1 January – Researchers at Harvard, writing in Nature Nanotechnology, report the first single lens that can focus all colours of the rainbow in the same spot and in high resolution, previously only achievable with multiple lenses.

2 January – Physicists at Cornell University report the creation of “muscle” for shape-changing, cell-sized robots.

3 January  – Scientists in Rome unveil the first bionic hand with a sense of touch that can be worn outside a laboratory.

9 January  – A pattern in exoplanets is discovered by a team of multinational researchers led by the Université de Montréal: Planets orbiting the same star tend to have similar sizes and regular spacings. This could imply that most planetary systems form differently from the Solar System.

10 January – Researchers at Imperial College London and King’s College London publish a paper in the journal Scientific Reports about the development of a new 3D bioprinting technique, which allows the more accurate printing of soft tissue organs, such as lungs.

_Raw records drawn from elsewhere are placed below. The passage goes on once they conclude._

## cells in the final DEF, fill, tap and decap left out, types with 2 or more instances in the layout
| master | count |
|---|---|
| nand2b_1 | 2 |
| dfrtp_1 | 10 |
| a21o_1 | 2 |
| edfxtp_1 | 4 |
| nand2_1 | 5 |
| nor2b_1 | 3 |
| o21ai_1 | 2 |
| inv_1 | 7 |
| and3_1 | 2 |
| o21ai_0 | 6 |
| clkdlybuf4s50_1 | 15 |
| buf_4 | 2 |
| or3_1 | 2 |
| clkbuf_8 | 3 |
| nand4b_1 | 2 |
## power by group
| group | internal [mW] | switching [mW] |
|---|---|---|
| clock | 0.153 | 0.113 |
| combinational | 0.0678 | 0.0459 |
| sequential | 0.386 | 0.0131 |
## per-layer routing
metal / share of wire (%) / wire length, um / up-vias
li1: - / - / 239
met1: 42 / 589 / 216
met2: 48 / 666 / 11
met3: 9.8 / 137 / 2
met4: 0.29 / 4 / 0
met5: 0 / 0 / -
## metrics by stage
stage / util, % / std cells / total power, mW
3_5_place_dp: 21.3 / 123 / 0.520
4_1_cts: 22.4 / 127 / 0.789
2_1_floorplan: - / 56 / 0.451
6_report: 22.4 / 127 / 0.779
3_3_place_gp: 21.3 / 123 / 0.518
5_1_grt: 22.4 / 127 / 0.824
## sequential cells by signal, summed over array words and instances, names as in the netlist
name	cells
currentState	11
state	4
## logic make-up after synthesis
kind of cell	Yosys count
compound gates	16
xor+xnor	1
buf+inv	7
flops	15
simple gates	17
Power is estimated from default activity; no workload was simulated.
--- ./config.mk ---
export PLATFORM = sky130hd
export DESIGN_NAME = machine
export DESIGN_NICKNAME = machine
export VERILOG_FILES = /design/flow/design.v
export SDC_FILE = /design/flow/constraint.sdc
export NUM_CORES = 4
export LEC_CHECK = 1
export CORE_AREA = 10 10 89 89
export DIE_AREA = 0 0 99 99
--- ./constraint.sdc ---
current_design machine

set clk_period 1.9
set clk_io_pct 0.2

create_clock -name clk0 -period $clk_period [get_ports {clk}]

set non_clock_inputs [all_inputs -no_clocks]
set_input_delay [expr $clk_period * $clk_io_pct] -clock clk0 $non_clock_inputs
set_output_delay [expr $clk_period * $clk_io_pct] -clock clk0 [all_outputs]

15 January –  University of Washington scientists publish a report in the journal Nature Chemistry of the development of a new form of biomaterial based delivery system for therapeutic drugs, which only release their cargo under certain physiological conditions, thereby potentially reducing drug side-effects in patients.

17 January – Engineers at the University of Texas at Austin, in collaboration with Peking University scientists, announce the creation of a memory storage device only one atomic layer thick; a so-called ‘atomristor’.